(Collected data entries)
□ □ □ □ □

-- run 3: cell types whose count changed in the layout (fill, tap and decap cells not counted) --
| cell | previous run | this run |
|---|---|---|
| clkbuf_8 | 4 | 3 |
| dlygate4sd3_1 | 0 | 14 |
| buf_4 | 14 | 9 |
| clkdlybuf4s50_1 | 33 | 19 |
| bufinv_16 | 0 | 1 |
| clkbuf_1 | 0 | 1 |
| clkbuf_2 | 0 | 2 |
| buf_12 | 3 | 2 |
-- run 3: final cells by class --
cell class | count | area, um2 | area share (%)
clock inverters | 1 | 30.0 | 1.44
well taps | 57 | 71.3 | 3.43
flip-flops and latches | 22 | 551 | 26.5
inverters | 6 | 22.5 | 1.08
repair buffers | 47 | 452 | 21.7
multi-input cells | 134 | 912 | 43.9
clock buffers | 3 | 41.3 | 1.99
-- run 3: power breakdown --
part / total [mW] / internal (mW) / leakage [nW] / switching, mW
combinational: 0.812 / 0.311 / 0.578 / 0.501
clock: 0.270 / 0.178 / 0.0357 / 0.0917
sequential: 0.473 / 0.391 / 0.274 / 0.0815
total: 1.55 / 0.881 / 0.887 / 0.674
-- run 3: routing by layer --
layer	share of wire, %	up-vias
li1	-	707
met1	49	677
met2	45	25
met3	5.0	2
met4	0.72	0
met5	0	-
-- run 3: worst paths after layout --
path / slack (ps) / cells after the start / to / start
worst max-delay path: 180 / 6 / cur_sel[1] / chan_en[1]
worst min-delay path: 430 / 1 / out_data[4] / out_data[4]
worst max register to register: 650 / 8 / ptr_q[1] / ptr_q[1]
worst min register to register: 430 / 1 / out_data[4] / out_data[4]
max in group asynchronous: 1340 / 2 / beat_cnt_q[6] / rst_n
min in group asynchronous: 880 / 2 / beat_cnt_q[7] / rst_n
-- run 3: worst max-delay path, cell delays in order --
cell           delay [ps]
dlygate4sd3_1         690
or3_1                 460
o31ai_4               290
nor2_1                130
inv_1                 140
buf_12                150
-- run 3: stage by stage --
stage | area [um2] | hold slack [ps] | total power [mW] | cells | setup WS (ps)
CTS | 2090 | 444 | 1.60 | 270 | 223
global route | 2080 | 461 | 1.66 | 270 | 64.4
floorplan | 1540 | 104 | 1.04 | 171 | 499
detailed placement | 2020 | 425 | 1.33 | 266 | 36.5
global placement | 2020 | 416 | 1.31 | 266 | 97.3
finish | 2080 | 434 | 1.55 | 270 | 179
[src/rtl/rs544522_lane_packer_if.sv]
// Symbol-in / beat-out stream bundle for rs544522_lane_packer.
// The slave modport is the packer; the master modport is the source and sink around it.
interface rs544522_lane_packer_if #(
  parameter int W = 10,
  parameter int L = 7
);
  logic         in_valid_i;
  logic         in_ready_o;
  logic         in_sop_i;
  logic         in_eop_i;
  logic [W-1:0] in_sym_i;
  logic         start_o;
  logic         valid_o;
  logic         last_o;
  logic [W-1:0] s_blk_o [0:L-1];

  modport slave (
    input  in_valid_i,
    input  in_sop_i,
    input  in_eop_i,
    input  in_sym_i,
    output in_ready_o,
    output start_o,
    output valid_o,
    output last_o,
    output s_blk_o
  );

  modport master (
    output in_valid_i,
    output in_sop_i,
    output in_eop_i,
    output in_sym_i,
    input  in_ready_o,
    input  start_o,
    input  valid_o,
    input  last_o,
    input  s_blk_o
  );
endinterface

[src/rtl/rs544522_lane_packer.sv]
// Frames a symbol stream into zero-padded, MSB-first 7-lane beats for the RS(544,522) encoder.
// Define RS_PACK_ERRCNT_EN to add the saturating 16-bit err_cnt_o framing-error counter.
module rs544522_lane_packer #(
  parameter int W = 10,
  parameter int K = 522,
  parameter int L = 7
) (
  input  logic                  clk_i,
  input  logic                  rst_ni,
  rs544522_lane_packer_if.slave bus,
`ifdef RS_PACK_ERRCNT_EN
  output logic [15:0]           err_cnt_o,
`endif
  output logic                  err_o
);

  localparam int NBEAT = (K + L - 1) / L;
  localparam int PAD   = NBEAT * L - K;
  localparam int LW    = 3;
  localparam int BW    = 7;
  localparam int CW    = 10;

  typedef enum logic [1:0] {
    ST_IDLE,
    ST_FILL,
    ST_FLUSH,
    ST_SKIP
  } state_e;

  state_e         state_q, state_d;
  logic [W-1:0]   buf_q [L];
  logic [W-1:0]   buf_d [L];
  logic [W-1:0]   blk_q [L];
  logic [W-1:0]   blk_d [L];
  logic [LW-1:0]  lane_q, lane_d;
  logic [BW-1:0]  beat_q, beat_d;
  logic [CW-1:0]  cnt_q, cnt_d;
  logic           start_q, start_d;
  logic           valid_q, valid_d;
  logic           last_q, last_d;
  logic           err_q, err_d;

  // Write-path temporaries: which lane/beat/index the accepted symbol lands on.
  logic           accept;
  logic           in_ready;
  logic           wr_en;
  logic [LW-1:0]  wr_lane;
  logic [BW-1:0]  wr_beat;
  logic [CW-1:0]  wr_idx;
  logic [W-1:0]   wbuf [L];
  logic           frame_end;
  logic           early;
  logic           emit;

  assign in_ready = (state_q != ST_FLUSH);
  assign accept   = bus.in_valid_i && in_ready;

  always_comb begin
    state_d = state_q;
    buf_d   = buf_q;
    blk_d   = blk_q;
    lane_d  = lane_q;
    beat_d  = beat_q;
    cnt_d   = cnt_q;
    start_d = 1'b0;
    valid_d = 1'b0;
    last_d  = 1'b0;
    err_d   = 1'b0;
    wr_en   = 1'b0;
    wr_lane = lane_q;
    wr_beat = beat_q;
    wr_idx  = cnt_q;

    case (state_q)
      ST_IDLE: begin
        if (accept) begin
          if (bus.in_sop_i) begin
            wr_en   = 1'b1;
            wr_lane = LW'(PAD);
            wr_beat = '0;
            wr_idx  = '0;
          end else begin
            err_d = 1'b1;
          end
        end
      end
      ST_FILL: begin
        if (accept) begin
          wr_en = 1'b1;
          if (bus.in_sop_i) err_d = 1'b1;
        end
      end
      ST_FLUSH: begin
        valid_d = 1'b1;
        start_d = (beat_q == '0);
        last_d  = (beat_q == BW'(NBEAT - 1));
        for (int i = 0; i < L; i++) blk_d[i] = '0;
        if (last_d) begin
          state_d = ST_IDLE;
          beat_d  = '0;
        end else begin
          beat_d = beat_q + BW'(1);
        end
      end
      ST_SKIP: begin
        if (accept && bus.in_eop_i) state_d = ST_IDLE;
      end
      default: state_d = ST_IDLE;
    endcase

    // A new frame starts from an all-zero buffer so the pad lanes are zero.
    for (int i = 0; i < L; i++) begin
      wbuf[i] = (state_q == ST_IDLE) ? '0 : buf_q[i];
      if (wr_lane == LW'(i)) wbuf[i] = bus.in_sym_i;
    end
    frame_end = (wr_idx == CW'(K - 1));
    early     = bus.in_eop_i && !frame_end;
    emit      = (wr_lane == LW'(L - 1)) || early;

    if (wr_en) begin
      state_d = ST_FILL;
      cnt_d   = wr_idx + CW'(1);
      if (emit) begin
        valid_d = 1'b1;
        start_d = (wr_beat == '0);
        last_d  = (wr_beat == BW'(NBEAT - 1));
        blk_d   = wbuf;
        for (int i = 0; i < L; i++) buf_d[i] = '0;
        lane_d  = '0;
        beat_d  = wr_beat + BW'(1);
      end else begin
        buf_d  = wbuf;
        lane_d = wr_lane + LW'(1);
        beat_d = wr_beat;
      end
      if (frame_end) begin
        // Symbol K-1 always closes the last beat; a missing eop parks us in SKIP.
        beat_d  = '0;
        cnt_d   = '0;
        state_d = bus.in_eop_i ? ST_IDLE : ST_SKIP;
        if (!bus.in_eop_i) err_d = 1'b1;
      end else if (early) begin
        err_d = 1'b1;
        if (wr_beat == BW'(NBEAT - 1)) begin
          state_d = ST_IDLE;
          beat_d  = '0;
        end else begin
          state_d = ST_FLUSH;
        end
        cnt_d = '0;
      end
    end
  end

  always_ff @(posedge clk_i or negedge rst_ni) begin
    if (!rst_ni) begin
      state_q <= ST_IDLE;
      lane_q  <= '0;
      beat_q  <= '0;
      cnt_q   <= '0;
      start_q <= 1'b0;
      valid_q <= 1'b0;
      last_q  <= 1'b0;
      err_q   <= 1'b0;
      for (int i = 0; i < L; i++) begin
        buf_q[i] <= '0;
        blk_q[i] <= '0;
      end
    end else begin
      state_q <= state_d;
      lane_q  <= lane_d;
      beat_q  <= beat_d;
      cnt_q   <= cnt_d;
      start_q <= start_d;
      valid_q <= valid_d;
      last_q  <= last_d;
      err_q   <= err_d;
      for (int i = 0; i < L; i++) begin
        buf_q[i] <= buf_d[i];
        blk_q[i] <= blk_d[i];
      end
    end
  end

`ifdef RS_PACK_ERRCNT_EN
  logic [15:0] err_cnt_q, err_cnt_d;

  always_comb begin
    err_cnt_d = err_cnt_q;
    if (err_d && (err_cnt_q != 16'hFFFF)) err_cnt_d = err_cnt_q + 16'd1;
  end

  always_ff @(posedge clk_i or negedge rst_ni) begin
    if (!rst_ni) err_cnt_q <= '0;
    else         err_cnt_q <= err_cnt_d;
  end

  assign err_cnt_o = err_cnt_q;
`endif

  assign bus.in_ready_o = in_ready;
  assign bus.start_o    = start_q;
  assign bus.valid_o    = valid_q;
  assign bus.last_o     = last_q;
  assign err_o          = err_q;

  for (genvar gi = 0; gi < L; gi++) begin : g_lane
    assign bus.s_blk_o[gi] = blk_q[gi];
  end

endmodule

[src/flat_wrapper.sv]
// flat-port wrapper written by rule: the top's interface ports become plain ports
module rs544522_lane_packer_flat 
#(
  parameter int W = 10,
  parameter int K = 522,
  parameter int L = 7
)
  (clk_i, rst_ni, err_o, bus_in_valid_i, bus_in_sop_i, bus_in_eop_i, bus_in_sym_i, bus_in_ready_o, bus_start_o, bus_valid_o, bus_last_o, bus_s_blk_o);
  rs544522_lane_packer_if #(.W(W), .L(L)) bus_i ();
  input  logic clk_i;
  input  logic rst_ni;
  output logic err_o;
  input wire logic [$bits(bus_i.in_valid_i)-1:0] bus_in_valid_i;
  input wire logic [$bits(bus_i.in_sop_i)-1:0] bus_in_sop_i;
  input wire logic [$bits(bus_i.in_eop_i)-1:0] bus_in_eop_i;
  input wire logic [$bits(bus_i.in_sym_i)-1:0] bus_in_sym_i;
  output wire logic [$bits(bus_i.in_ready_o)-1:0] bus_in_ready_o;
  output wire logic [$bits(bus_i.start_o)-1:0] bus_start_o;
  output wire logic [$bits(bus_i.valid_o)-1:0] bus_valid_o;
  output wire logic [$bits(bus_i.last_o)-1:0] bus_last_o;
  output wire logic [$bits(bus_i.s_blk_o)-1:0] bus_s_blk_o;
  assign bus_i.in_valid_i = bus_in_valid_i;
  assign bus_i.in_sop_i = bus_in_sop_i;
  assign bus_i.in_eop_i = bus_in_eop_i;
  assign bus_i.in_sym_i = bus_in_sym_i;
  assign bus_in_ready_o = bus_i.in_ready_o;
  assign bus_start_o = bus_i.start_o;
  assign bus_valid_o = bus_i.valid_o;
  assign bus_last_o = bus_i.last_o;
  assign bus_s_blk_o = {>>{bus_i.s_blk_o}};
  rs544522_lane_packer #(.W(W), .K(K), .L(L)) u_core (.clk_i(clk_i), .rst_ni(rst_ni), .bus(bus_i), .err_o(err_o));
endmodule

□ □ □ □ □

Task item: Reproduce every line of the entries above, unchanged, from the very first one down to and including the line containing "-- run 3: final".

Answer to the problem:
-- run 3: cell types whose count changed in the layout (fill, tap and decap cells not counted) --
| cell | previous run | this run |
|---|---|---|
| clkbuf_8 | 4 | 3 |
| dlygate4sd3_1 | 0 | 14 |
| buf_4 | 14 | 9 |
| clkdlybuf4s50_1 | 33 | 19 |
| bufinv_16 | 0 | 1 |
| clkbuf_1 | 0 | 1 |
| clkbuf_2 | 0 | 2 |
| buf_12 | 3 | 2 |
-- run 3: final cells by class --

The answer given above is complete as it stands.